Harry O’Callaghan obituary: a man known for his charm and loving nature

Lives lost to Covid-19: Although he made a life for his young family in London, he returned to Ireland for all big family occasions

Harry O’Callaghan:  “His death was a tragedy as he had so much more life to live”

Harry O’Callaghan: “His death was a tragedy as he had so much more life to live”

 

This article is one of a series about people who have died with coronavirus in Ireland and among the diaspora. Read more at irishtimes.com/covid-19-lives-lost. If you would like a friend or family member included in the series, please email: liveslost@irishtimes.com.

Harry O’Callaghan

1946-2020

Harry O’Callaghan had always dreamed of owning a house in France. Last year he finally signed the papers on his own French holiday home, just months before he died from Covid-19 at the age of 75.

Born on January 9th, 1946, to Jim and Bridie O’Callaghan, Harry had one sister Noreen, and three brothers Don, Jim and Seanie. After Bridie died when Harry was only six years old, her sister, known as “Lolo”, returned from London to care for him and his siblings until they reached adulthood. Stationed in Cork with the Defence Forces, his father commuted home to Fermoy every weekend.

At school Harry’s “effortless intelligence” was the envy of his class, according to fellow pupil and brother-in-law to be Billy Meaney (who later married Harry’s sister Noreen). He attended primary school in Barrack Hill in Fermoy, and went on to CBS secondary school. He was an altar boy, a field runner and a member of Fermoy Confraternity Brass and Reed Band. After completing his Leaving Certificate, he emigrated to England in the 1960s.

Harry started his working life at the Savoy Hotel, before embarking on a career in office procedures at IBM. He went on to become a manager at Shell, where he met his wife Francis in 1982. Not long after the couple got together, Harry was posted to Bangladesh, where he worked for a year before returning to London, where they married in 1985.

The couple had three daughters, Kate, Lucy and Polly. Harry referred to the women in his life fondly as “my girls”. He later became a grandfather to Hugo and Xanthe.

Although he chose to make a life for his own young family in London, Harry returned to Ireland for all big family occasions, always staying with his sister Noreen. His flashy cars arriving into Fermoy were a talking point for the town.

“He had an ear for anyone who needed it. He was loving, charming and naughty in equal measure,” his niece Emma O’Grady remembers.

2020 marked 30 years of sobriety for Harry, which he was very proud of, according to his family. In recent years he was a volunteer with the AA telephone helpline, and had been described as a “stalwart of the service”.

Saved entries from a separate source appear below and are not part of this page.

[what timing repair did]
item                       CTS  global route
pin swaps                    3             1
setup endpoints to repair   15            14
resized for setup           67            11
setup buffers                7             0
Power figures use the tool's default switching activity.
<file path="src/rtl/dec2stch_bank_if.sv">
// Load/run handshake and stream bus of the decimal-to-stochastic bank.
// The bank drives the slave side and the channel values are driven on the master side.
interface dec2stch_bank_if #(
  parameter int NCH = 4,
  parameter int ND  = 8,
  parameter int LEN = 255
);
  localparam int CW = $clog2(LEN + 1);

  logic [NCH*ND-1:0] d_in;
  logic              load_valid;
  logic              load_ready;
  logic              abort;
  logic [NCH-1:0]    s;
  logic              s_valid;
  logic              done;
  logic [NCH*CW-1:0] cnt;

  modport master (
    output d_in, load_valid, abort,
    input  load_ready, s, s_valid, done, cnt
  );

  modport slave (
    input  d_in, load_valid, abort,
    output load_ready, s, s_valid, done, cnt
  );
endinterface

</file>
<file path="src/rtl/dec2stch_bank.sv">
// Multi-channel decimal-to-stochastic converter: one shared maximal-length LFSR,
// per-channel rotated comparison, ones counters and a load/run/done handshake.
//
// state | meaning
// IDLE  | load_ready high, waiting for load_valid; clears stream outputs
// RUN   | one stream bit per cycle until the terminal count or abort
module dec2stch_bank #(
  parameter int          NCH  = 4,
  parameter int          ND   = 8,
  parameter int          LEN  = 255,
  parameter logic [15:0] SEED = 16'h00B5
) (
  input logic            clk_i,
  input logic            init_i,
  dec2stch_bank_if.slave bus
);
  localparam int CW = $clog2(LEN + 1);

  function automatic logic [15:0] tap_mask(input int n);
    case (n)
      4:       return 16'h000C;
      5:       return 16'h0014;
      6:       return 16'h0030;
      7:       return 16'h0060;
      8:       return 16'h00B8;
      9:       return 16'h0110;
      10:      return 16'h0240;
      11:      return 16'h0500;
      12:      return 16'h0829;
      16:      return 16'hD008;
      default: return 16'h0000;
    endcase
  endfunction

  localparam logic [15:0]   TAPS     = tap_mask(ND);
  localparam logic [ND-1:0] SEED_RAW = SEED[ND-1:0];
  localparam logic [ND-1:0] SEED_M   = (SEED_RAW == '0) ? ND'(1) : SEED_RAW;

  generate
    if (TAPS == 16'h0000) begin : g_bad_nd
      $error("dec2stch_bank: ND must be 4..12 or 16");
    end
    if (LEN < 1 || LEN > 65535) begin : g_bad_len
      $error("dec2stch_bank: LEN must be 1..65535");
    end
  endgenerate

  localparam logic [0:0] ST_IDLE = 1'b0;
  localparam logic [0:0] ST_RUN  = 1'b1;

  logic [0:0]        state_q, state_d;
  logic [ND-1:0]     lfsr_q, lfsr_d, lfsr_nxt;
  logic [CW-1:0]     rem_q, rem_d;
  logic [NCH*ND-1:0] dreg_q, dreg_d;
  logic [NCH-1:0]    s_q, s_d, cmp;
  logic              sv_q, sv_d;
  logic              done_q, done_d;
  logic              ready_q, ready_d;
  logic [NCH*CW-1:0] cnt_q, cnt_d;

  assign lfsr_nxt = {lfsr_q[ND-2:0], ^(lfsr_q & TAPS[ND-1:0])};

  // Rotating the shared state per channel decorrelates the streams while
  // keeping each channel's sample sequence a permutation of 1..2^ND-1.
  generate
    for (genvar k = 0; k < NCH; k++) begin : g_ch
      localparam int R = k % ND;
      logic [ND-1:0] rot;
      assign rot    = (R == 0) ? lfsr_q : ((lfsr_q << R) | (lfsr_q >> (ND - R)));
      assign cmp[k] = (dreg_q[k*ND +: ND] >= rot);
    end
  endgenerate

  always_comb begin
    state_d = state_q;
    lfsr_d  = lfsr_q;
    rem_d   = rem_q;
    dreg_d  = dreg_q;
    s_d     = s_q;
    sv_d    = sv_q;
    done_d  = 1'b0;
    ready_d = ready_q;
    cnt_d   = cnt_q;
    case (state_q)
      ST_IDLE: begin
        ready_d = 1'b1;
        s_d     = '0;
        sv_d    = 1'b0;
        if (bus.load_valid && ready_q) begin
          dreg_d  = bus.d_in;
          lfsr_d  = SEED_M;
          rem_d   = CW'(LEN - 1);
          cnt_d   = '0;
          ready_d = 1'b0;
          state_d = ST_RUN;
        end
      end
      ST_RUN: begin
        if (bus.abort) begin
          s_d     = '0;
          sv_d    = 1'b0;
          ready_d = 1'b1;
          state_d = ST_IDLE;
        end else begin
          s_d    = cmp;
          sv_d   = 1'b1;
          lfsr_d = lfsr_nxt;
          rem_d  = rem_q - CW'(1);
          for (int k = 0; k < NCH; k++) begin
            cnt_d[k*CW +: CW] = cnt_q[k*CW +: CW] + CW'(cmp[k]);
          end
          if (rem_q == '0) begin
            done_d  = 1'b1;
            ready_d = 1'b1;
            state_d = ST_IDLE;
          end
        end
      end
      default: state_d = ST_IDLE;
    endcase
  end

  always_ff @(posedge clk_i) begin
    if (!init_i) begin
      state_q <= ST_IDLE;
      lfsr_q  <= SEED_M;
      rem_q   <= '0;
      dreg_q  <= '0;
      s_q     <= '0;
      sv_q    <= 1'b0;
      done_q  <= 1'b0;
      ready_q <= 1'b0;
      cnt_q   <= '0;
    end else begin
      state_q <= state_d;
      lfsr_q  <= lfsr_d;
      rem_q   <= rem_d;
      dreg_q  <= dreg_d;
      s_q     <= s_d;
      sv_q    <= sv_d;
      done_q  <= done_d;
      ready_q <= ready_d;
      cnt_q   <= cnt_d;
    end
  end

  assign bus.load_ready = ready_q;
  assign bus.s          = s_q;
  assign bus.s_valid    = sv_q;
  assign bus.done       = done_q;
  assign bus.cnt        = cnt_q;
endmodule
</file>
<file path="src/flat_wrapper.sv">
// flat-port wrapper written by rule: the top's interface ports become plain ports
module dec2stch_bank_flat 
#(
  parameter int          NCH  = 4,
  parameter int          ND   = 8,
  parameter int          LEN  = 255,
  parameter logic [15:0] SEED = 16'h00B5
)
  (clk_i, init_i, bus_d_in, bus_load_valid, bus_abort, bus_load_ready, bus_s, bus_s_valid, bus_done, bus_cnt);
  dec2stch_bank_if #(.NCH(NCH), .ND(ND), .LEN(LEN)) bus_i ();
  input logic clk_i;
  input logic init_i;
  input wire logic [$bits(bus_i.d_in)-1:0] bus_d_in;
  input wire logic [$bits(bus_i.load_valid)-1:0] bus_load_valid;
  input wire logic [$bits(bus_i.abort)-1:0] bus_abort;
  output wire logic [$bits(bus_i.load_ready)-1:0] bus_load_ready;
  output wire logic [$bits(bus_i.s)-1:0] bus_s;
  output wire logic [$bits(bus_i.s_valid)-1:0] bus_s_valid;
  output wire logic [$bits(bus_i.done)-1:0] bus_done;
  output wire logic [$bits(bus_i.cnt)-1:0] bus_cnt;
  assign bus_i.d_in = bus_d_in;
  assign bus_i.load_valid = bus_load_valid;
  assign bus_i.abort = bus_abort;
  assign bus_load_ready = bus_i.load_ready;
  assign bus_s = bus_i.s;
  assign bus_s_valid = bus_i.s_valid;
  assign bus_done = bus_i.done;
  assign bus_cnt = bus_i.cnt;
  dec2stch_bank #(.NCH(NCH), .ND(ND), .LEN(LEN), .SEED(SEED)) u_core (.clk_i(clk_i), .init_i(init_i), .bus(bus_i));
endmodule
</file>
## config.mk

```make
export PLATFORM = sky130hd
export DESIGN_NAME = linear_seq
export DESIGN_NICKNAME = d
export VERILOG_FILES = /design/src/rtl/linear_pkg.sv /design/src/rtl/linear_seq_addr_gen.sv /design/src/rtl/linear_seq.sv
export SDC_FILE = /design/constraint.sdc
export NUM_CORES = 1
export LEC_CHECK = 0
export BUFFER_PORTS_ARGS = -buffer_cell sky130_fd_sc_hd__clkbuf_2
export CORE_ASPECT_RATIO = 2
export CORE_MARGIN = 2
export CORE_UTILIZATION = 44
export DETAILED_ROUTE_END_ITERATION = 10
export GPL_TIMING_DRIVEN = 0
export PLACE_DENSITY = 0.8
export SLEW_MARGIN = 20
export SYNTH_ARGS = -nofsm -noshare
export SYNTH_HDL_FRONTEND = slang
export SYNTH_SLANG_ARGS = --single-unit
```

## constraint.sdc

```tcl
create_clock -name clk -period 2.1 [get_ports clk]
set_input_delay 0.21 -clock clk [delete_from_list [all_inputs] [get_ports clk]]
set_output_delay 0.21 -clock clk [all_outputs]
set_load 0.02 [all_outputs]
```

## src/rtl/linear_pkg.sv

```systemverilog
// Shared definitions for the linear layer sequencer: sequencer states,
// default layer geometry and memory address widths.
package linear_pkg;

    localparam int unsigned IN_LEN_DEF = 288;
    localparam int unsigned OUT_CH_DEF = 10;

    localparam int unsigned FEAT_AW = 9;
    localparam int unsigned W_AW    = 13;
    localparam int unsigned B_AW    = 4;

    typedef enum logic [2:0] {
        IDLE,
        RUN,
        FLUSH,
        CAPT,
        OUT
    } state_e;

endpackage

```

## src/rtl/linear_seq_addr_gen.sv

```systemverilog
// Input-iteration and output-channel counters for the linear sequencer.
// The weight address walks o*IN_LEN+i with a plain incrementer.
module linear_seq_addr_gen
    import linear_pkg::*;
#(
    parameter int unsigned IN_LEN = IN_LEN_DEF,
    parameter int unsigned OUT_CH = OUT_CH_DEF
) (
    input  logic               clk,
    input  logic               rst_b,
    input  logic               clear_i,
    input  logic               step_i,
    input  logic               next_ch_i,
    output logic [FEAT_AW-1:0] iter_o,
    output logic [B_AW-1:0]    ch_o,
    output logic [W_AW-1:0]    w_addr_o,
    output logic               last_iter_o,
    output logic               last_ch_o
);

    localparam logic [FEAT_AW-1:0] LAST_ITER = FEAT_AW'(IN_LEN - 1);
    localparam logic [B_AW-1:0]    LAST_CH   = B_AW'(OUT_CH - 1);

    logic [FEAT_AW-1:0] iter_q, iter_d;
    logic [B_AW-1:0]    ch_q, ch_d;
    logic [W_AW-1:0]    w_addr_q, w_addr_d;

    // Channel rows are contiguous, so advancing to the next channel is
    // just one more increment of the weight address after its last iteration.
    always_comb begin
        iter_d   = iter_q;
        ch_d     = ch_q;
        w_addr_d = w_addr_q;
        if (clear_i) begin
            iter_d   = '0;
            ch_d     = '0;
            w_addr_d = '0;
        end else if (next_ch_i) begin
            iter_d   = '0;
            ch_d     = ch_q + 1'b1;
            w_addr_d = w_addr_q + 1'b1;
        end else if (step_i) begin
            iter_d   = iter_q + 1'b1;
            w_addr_d = w_addr_q + 1'b1;
        end
    end

    always_ff @(posedge clk or negedge rst_b) begin
        if (!rst_b) begin
            iter_q   <= '0;
            ch_q     <= '0;
            w_addr_q <= '0;
        end else begin
            iter_q   <= iter_d;
            ch_q     <= ch_d;
            w_addr_q <= w_addr_d;
        end
    end

    assign iter_o      = iter_q;
    assign ch_o        = ch_q;
    assign w_addr_o    = w_addr_q;
    assign last_iter_o = (iter_q == LAST_ITER);
    assign last_ch_o   = (ch_q == LAST_CH);

endmodule

```

## src/rtl/linear_seq.sv

```systemverilog
// Sequencer for a fully connected layer: streams feature/weight/bias reads
// into an external MAC and hands each channel's result out on a ready/valid port.
module linear_seq
    import linear_pkg::*;
#(
    parameter int unsigned IN_LEN = IN_LEN_DEF,
    parameter int unsigned OUT_CH = OUT_CH_DEF
) (
    input  logic                clk,
    input  logic                rst_b,
    input  logic                start_i,
    output logic                busy_o,
    output logic                done_o,
    output logic [FEAT_AW-1:0]  feat_addr_o,
    input  logic signed [7:0]   feat_rdata_i,
    output logic [W_AW-1:0]     w_addr_o,
    input  logic signed [7:0]   w_rdata_i,
    output logic [B_AW-1:0]     b_addr_o,
    input  logic signed [31:0]  b_rdata_i,
    output logic                mac_en_o,
    output logic [FEAT_AW-1:0]  mac_iter_o,
    output logic [7:0]          mac_data_o,
    output logic [7:0]          mac_weight_o,
    output logic [31:0]         mac_bias_o,
    input  logic signed [31:0]  mac_acc_i,
    output logic                res_valid_o,
    input  logic                res_ready_i,
    output logic [B_AW-1:0]     res_ch_o,
    output logic signed [31:0]  res_data_o
);

    state_e state_q, state_d;

    logic clear, step, next_ch, capture, handshake, finish;
    logic last_iter, last_ch;
    logic [FEAT_AW-1:0] iter;
    logic [B_AW-1:0]    ch;

    logic               mac_en_q;
    logic [FEAT_AW-1:0] mac_iter_q;
    logic               res_valid_q;
    logic [B_AW-1:0]    res_ch_q;
    logic signed [31:0] res_data_q;
    logic               done_q;

    linear_seq_addr_gen #(
        .IN_LEN (IN_LEN),
        .OUT_CH (OUT_CH)
    ) u_addr_gen (
        .clk         (clk),
        .rst_b       (rst_b),
        .clear_i     (clear),
        .step_i      (step),
        .next_ch_i   (next_ch),
        .iter_o      (iter),
        .ch_o        (ch),
        .w_addr_o    (w_addr_o),
        .last_iter_o (last_iter),
        .last_ch_o   (last_ch)
    );

    always_ff @(posedge clk or negedge rst_b) begin
        if (!rst_b) state_q <= IDLE;
        else        state_q <= state_d;
    end

    // FLUSH gives the MAC one cycle to fold in the last product before CAPT.
    always_comb begin
        state_d   = state_q;
        clear     = 1'b0;
        step      = 1'b0;
        next_ch   = 1'b0;
        capture   = 1'b0;
        handshake = 1'b0;
        finish    = 1'b0;
        case (state_q)
            IDLE: begin
                if (start_i) begin
                    state_d = RUN;
                    clear   = 1'b1;
                end
            end
            RUN: begin
                if (last_iter) state_d = FLUSH;
                else           step    = 1'b1;
            end
            FLUSH: state_d = CAPT;
            CAPT: begin
                capture = 1'b1;
                state_d = OUT;
            end
            OUT: begin
                if (res_ready_i) begin
                    handshake = 1'b1;
                    if (last_ch) begin
                        state_d = IDLE;
                        finish  = 1'b1;
                    end else begin
                        state_d = RUN;
                        next_ch = 1'b1;
                    end
                end
            end
            default: state_d = IDLE;
        endcase
    end

    // The MAC strobe lags address issue by one cycle to line up with read data.
    always_ff @(posedge clk or negedge rst_b) begin
        if (!rst_b) begin
            mac_en_q    <= 1'b0;
            mac_iter_q  <= '0;
            res_valid_q <= 1'b0;
            res_ch_q    <= '0;
            res_data_q  <= '0;
            done_q      <= 1'b0;
        end else begin
            mac_en_q   <= (state_q == RUN);
            mac_iter_q <= iter;
            done_q     <= finish;
            if (capture) begin
                res_valid_q <= 1'b1;
                res_ch_q    <= ch;
                res_data_q  <= mac_acc_i;
            end else if (handshake) begin
                res_valid_q <= 1'b0;
            end
        end
    end

    assign busy_o       = (state_q != IDLE);
    assign done_o       = done_q;
    assign feat_addr_o  = iter;
    assign b_addr_o     = ch;
    assign mac_en_o     = mac_en_q;
    assign mac_iter_o   = mac_iter_q;
    assign mac_data_o   = feat_rdata_i;
    assign mac_weight_o = w_rdata_i;
    assign mac_bias_o   = b_rdata_i;
    assign res_valid_o  = res_valid_q;
    assign res_ch_o     = res_ch_q;
    assign res_data_o   = res_data_q;

endmodule
```

# ---- Yosys cells after proc, flatten, opt, wreduce, memory -nomap -nowiden
# Index checks and enable logic that the tools add are counted.
# Widths: inputs -> output; s select.
dict set report word_totals {
  out_inout_bits 123
  input_bits 84
  wordCells 56
  regBits 77
}
dict set report op_classes {
  mux 28
  eq_ne 9
  addsub 3
  n_reduce_logical 6
}
# op n
set op_table {}
lappend op_table {{$mux 13} 3}
lappend op_table {{$mux 9} 3}
lappend op_table {{$mux 1} 16}
lappend op_table {{$pmux 3 s5} 1}
lappend op_table {{$add 13x1->13 const B} 1}
lappend op_table {{$add 9x1->9 const B} 1}
lappend op_table {{$eq 9x9->1 const B} 1}
lappend op_table {{$mux 3} 3}
lappend op_table {{$mux 4} 2}
lappend op_table {{$eq 3x2->1 const B} 2}
lappend op_table {{$ne 2x2->1 const B} 3}
lappend op_table {{$reduce_bool 3->1} 2}
lappend op_table {{$add 4x1->4 const B} 1}
lappend op_table {{$eq 4x4->1 const B} 1}
lappend op_table {{$reduce_bool 2->1} 2}
lappend op_table {{$eq 3x1->1 const B} 1}
lappend op_table {{$eq 3x3->1 const B} 1}
lappend op_table {{$logic_not 3->1} 1}
lappend op_table {{$reduce_and 3->1} 1}

# ---- Depth between registers and ports, before layout
dict set report logic_depth {
  depth_word 6
  ltp_mapped 7
  ltp_nobuf 6
}

# ---- Cells and area by module
# A second synthesis with hierarchy kept.
dict set report unflattened {
  cells_unflattened 303
  hier_area_um2 3731.1
}
# module cells_per_inst area_per_inst_um2 seq_area_each_um2 instances
set modules_own_cells {}
lappend modules_own_cells {linear_seq 165 2369.8 1276.2 1}
lappend modules_own_cells {linear_seq_addr_gen 138 1361.3 650.6 1}

# ---- Worst setup path after synthesis
# No wires, ideal clock.
dict set report synth_path {
  kind {flip-flop to flip-flop}
  from {reg u_addr_gen.iter_q[6], in the netlist u_addr_gen.iter_o[6]}
  to {reg u_addr_gen.w_addr_q[10], in the netlist u_addr_gen.w_addr_o[10]}
  required_time_ps 2021
  path_stages_with_launch 6
  period_less_slack_ps 1837
  path_slack_ps 263
  setup_time_ps 79
  t_arrival_ps 1757
  n_path_buf 1
  cell_sequence {dfrtp_1 -> or4b_1 -> buf_6 -> o21a_4 -> o2111ai_2 -> mux2i_1}
}
dict set report synth_via {
  elab_chain_len 4
}
# element line
set synth_rtl {}
lappend synth_rtl {{start, declared} linear_seq_addr_gen.sv:24} ;# logic [FEAT_AW-1:0] iter_q, iter_d;
lappend synth_rtl {{start signal, assigned} linear_seq_addr_gen.sv:54} ;# iter_q <= iter_d;
lappend synth_rtl {{$eq 9x9->1} linear_seq_addr_gen.sv:63} ;# assign last_iter_o = (iter_q == LAST_ITER);
lappend synth_rtl {{$mux 1} linear_seq.sv:84} ;# if (last_iter) state_d = FLUSH;
lappend synth_rtl {{$mux 1} linear_seq.sv:76} ;# case (state_q)
lappend synth_rtl {{$reduce_bool 3->1 (no source line)} -}
lappend synth_rtl {{end signal, assigned} linear_seq_addr_gen.sv:56} ;# w_addr_q <= w_addr_d;
lappend synth_rtl {{end, declared} linear_seq_addr_gen.sv:26} ;# logic [W_AW-1:0] w_addr_q, w_addr_d;
# No other way between the ends.
# A chain may end at the register's enable or synchronous reset.

# ---- Worst setup path in the final report
dict set report layout_path {
  from {reg u_addr_gen.iter_q[0], in the netlist u_addr_gen.iter_o[0]}
  to {reg u_addr_gen.w_addr_q[11], in the netlist u_addr_gen.w_addr_o[11]}
}
# The elaborated chain is that of the path after synthesis.

==> flow_summary.toml <==
[run_status]
status = "complete, no violations"

[synth]
yosys.cell_types.count = 45
synth.avg_cell_area_um2 = 11.8
synth_nets = 401
synth-compound-area-share_pct = 7.31
synth_common_cells = "77 x dfrtp_1, 50 x buf_4, 35 x mux2_2, 16 x nand2_1, 13 x nor2_1"
synth_edf_count = 0
synth_fa_ha_area_share_pct = 1.35
yosysWarnings = 0
synth-simple-area-share_pct = 11.9
yosysSeqAreaShare_pct = 52.2
yosysTopAreaCell = "dfrtp_1"
ys_ff_latch = 77
yosysMostFrequentCell = "dfrtp_1"
synth_xor_area_share_pct = 2.37
synthFlopType = "dfrtp_1"
netlist_area_um2 = 3690
synth_top_family_by_area = "multiplexers"
synthCells = 313
synthTopCellsByArea = "dfrtp_1 52%, mux2_2 11%, buf_4 10%, mux2i_1 2.2%, xor2_1 1.7%"
synth.mux.area_fraction_pct = 12.8
async_reset_ff_share_pct = 100
synth_top_area_share_pct = 52.2

[routing]
drc = 0
wirelength_um = 8550
wire_per_inst_um = 14.6
vias = 2931
drt-initial-drc-count = 159
ant_nets = 0
first_pass_iters = 4
routed_via_density = 4.99

[cts]
clkLatencyLatePin_ns = 0.33
post_cts_resized = 0
clockBufferDepth = 2
cts_root_buffer = "clkbuf_16"
post-cts-setup-buffer-count = 0
h-tree-depth = 3
clock_sinks = 77
cts_hold_buf = 1
cts.clk_slew.worst_paths_ns = 0.06
cts_buffers = 9
cts_tree = "built"

[worst_setup_path]
cp.arrival_ns = 2.18
start_kind = "register"
setup.worst_path.end_class = "register"
critPathKind = "reg2reg"
r2r-start = "u_addr_gen.iter_o[0]$_DFFE_PN0P_"
rrSetupSlack_ns = 0.17
cp.required_ns = 2.35
r2r-end = "u_addr_gen.w_addr_o[11]$_DFFE_PN0P_"
ff2ff_path_depth = 5
worst-path-max-fanout = 10

[hold_path]
hold_start = "mac_acc_i[29]"
hp-class = "in2reg"
min_path_cells = 2
min_to = "res_data_o[29]$_DFFE_PN0P_"

[placement]
io_buffers = 158
gp_congestion = 0.867
dp.cells = 570
dpl_cell_area_um2 = 4630
place_hpwl_um = 6660

[global_routing]
met2_usage_pct = 36.8
grt_use_met3_pct = 4.98
grt_pass1_wl_um = 13500
grt_usage_pct = 19.6
grt_pass1_vias = 2949
busiest_layer = "met2"
met1_usage_pct = 18.7
grt_overflow_total = 0
grt_max_degree = 42
antenna_found_initial = 0

[timing]
max_freq_mhz = 519
timing.final.crit_share_pct = 91.7
report.final.slew_viol_count = 0
finalSetupTns_ns = 0
final_hold_viol_count = 0
clock_skew_ns = 0.00990
worst_pin_slew_ns = 0.601
rsz0062_at_grt = "no"
layout_min_cycle_time_ns = 1.93
relSlewSlack_pct = 59.9
setup_viol = 0

[run]
maxCapViolations = 0

[die]
start_util_pct = 44.9
io_pins = 207
core_area_um2 = 8230
die_w_um = 68.8
die_h_um = 134
fp-row-count = 47
dieArea_um2 = 9190

[power]
power_density_nw_per_um2 = 1300
p_comb_share_pct = 41.9
p_switching_mw = 2.48
seqPwrFrac_pct = 35.4
leakage_nw = 2.58
vdd_drop_max_v = 0.000584
sw_frac_of_total_pct = 38.8
p_int_mw = 3.91
clock_power_share_pct = 22.6

[finish]
insertedDiodeCount = 0
drive_gt1_share_pct = 57.9
utilization_pct = 59.8
nFillCells = 690
finalInstanceArea_um2 = 4930
instances_no_fill = 587
syn2layout_area_growth_pct = 33.3
layout.nets = 572
## stage by stage
stage / setup slack [ns] / hold slack (ns) / total power [mW]
finish: 0.174 / 0.105 / 6.39
global route: 0.00669 / 0.102 / 6.80
CTS: 0.163 / 0.0958 / 6.47
detailed placement: 0.191 / 0.281 / 5.01
global placement: 0.150 / 0.434 / 4.90
floorplan: 0.263 / -0.0856 / 4.11
## worst max path at each step
stage / startpoint / end / slack, ns / cells past startpoint
detailed placement: state_q[2]$_DFFE_PN0P_ / u_addr_gen.w_addr_o[12]$_DFFE_PN0P_ / 0.19 / 5
finish: u_addr_gen.iter_o[0]$_DFFE_PN0P_ / u_addr_gen.w_addr_o[11]$_DFFE_PN0P_ / 0.17 / 5
global route: state_q[2]$_DFFE_PN0P_ / u_addr_gen.w_addr_o[12]$_DFFE_PN0P_ / 0.007 / 5
global placement: rst_b / mac_iter_o[0]$_DFF_PN0_ / 0.15 / 1
CTS: u_addr_gen.iter_o[0]$_DFFE_PN0P_ / u_addr_gen.w_addr_o[11]$_DFFE_PN0P_ / 0.16 / 5
floorplan: u_addr_gen.iter_o[6]$_DFFE_PN0P_ / u_addr_gen.w_addr_o[10]$_DFFE_PN0P_ / 0.26 / 5
## placed cells by master (no fill, tap or decap), types with 3 or more instances in the layout
cell type / Yosys / routed
nand3_1: 10 / 10
nor2_1: 13 / 13
o21ai_1: 3 / 3
nand2_1: 16 / 16
dfrtp_1: 77 / 77
inv_1: 5 / 5
or2_2: 6 / 6
xnor2_1: 3 / 3
o21ai_0: 5 / 5
and3_1: 6 / 6
a21oi_1: 10 / 10
o211ai_1: 3 / 3
nor3_1: 3 / 3
mux2_2: 35 / 35
nand3b_1: 3 / 3
ha_1: 4 / 4
clkbuf_16: 0 / 9
mux2i_1: 8 / 8
buf_2: 6 / 6
buf_4: 50 / 50
clkbuf_2: 0 / 157
nand4_1: 8 / 8
xor2_1: 7 / 7
clkbuf_1: 3 / 3
## per-layer routing
layer,part of all wire [%],wire (um)
met5,0,0
met4,2.5,211
met3,7.7,662
met2,57,4840
met1,33,2830
## critical path, cell delays in order, from the launching register on
cell and delay, ns:
dfrtp_1 0.43, ha_1 0.26, nand4_1 0.32, o21ai_4 0.18, a2111oi_2 0.42, mux2i_1 0.24
## power by group through the flow
stage | Clock, mW | Combinational, mW | Sequential [mW]
after global placement | 0 | 2.63 | 2.27
after global routing | 1.54 | 2.93 | 2.34
after detailed placement | 0 | 2.71 | 2.30
after floorplan | 0 | 1.28 | 2.83
after CTS | 1.48 | 2.72 | 2.28
final | 1.45 | 2.68 | 2.27
## layout make-up
class	count	area, um2	area share [%]
Timing Repair Buffer	160	823	16.7
Clock inverter	6	46.3	0.940
Buffer	60	428	8.69
Tap cell	98	123	2.49
Clock buffer	10	239	4.85
Multi-Input combinational cell	171	1320	26.8
Sequential cell	77	1930	39.1
Inverter	5	18.8	0.381
## cell families after synthesis
logic type      after synthesis
compound gates               36
xor+xnor                     10
fa+ha+maj                     4
buf+inv                      65
flops                        77
mux                          43
simple gates                 78
## state kept, by name, summed over array words and instances, names as in the netlist
signal               cells
res_data_o              32
u_addr_gen.w_addr_o     13
mac_iter_o               9
u_addr_gen.iter_o        9
res_ch_o                 4
u_addr_gen.ch_o          4
state_q                  3
done_o                   1
mac_en_o                 1
res_valid_o              1
Power figures use the tool's default switching activity.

On March 18th, he developed symptoms of Covid-19. Ten days later he was admitted to hospital with pneumonia, and died on April 6th. A small funeral was held in London, attended by his wife and daughters, but his family in Fermoy were unable to travel to attend.

“The loss that we feel is intensified by not being able to grieve together,” his niece Emma says. “He will always be remembered for his charm and loving nature. His trips home were always looked forward to by everyone he has left behind. His death was a tragedy as he had so much more life to live, and we are counting down the days until we can all get on a plane to visit his final resting place.”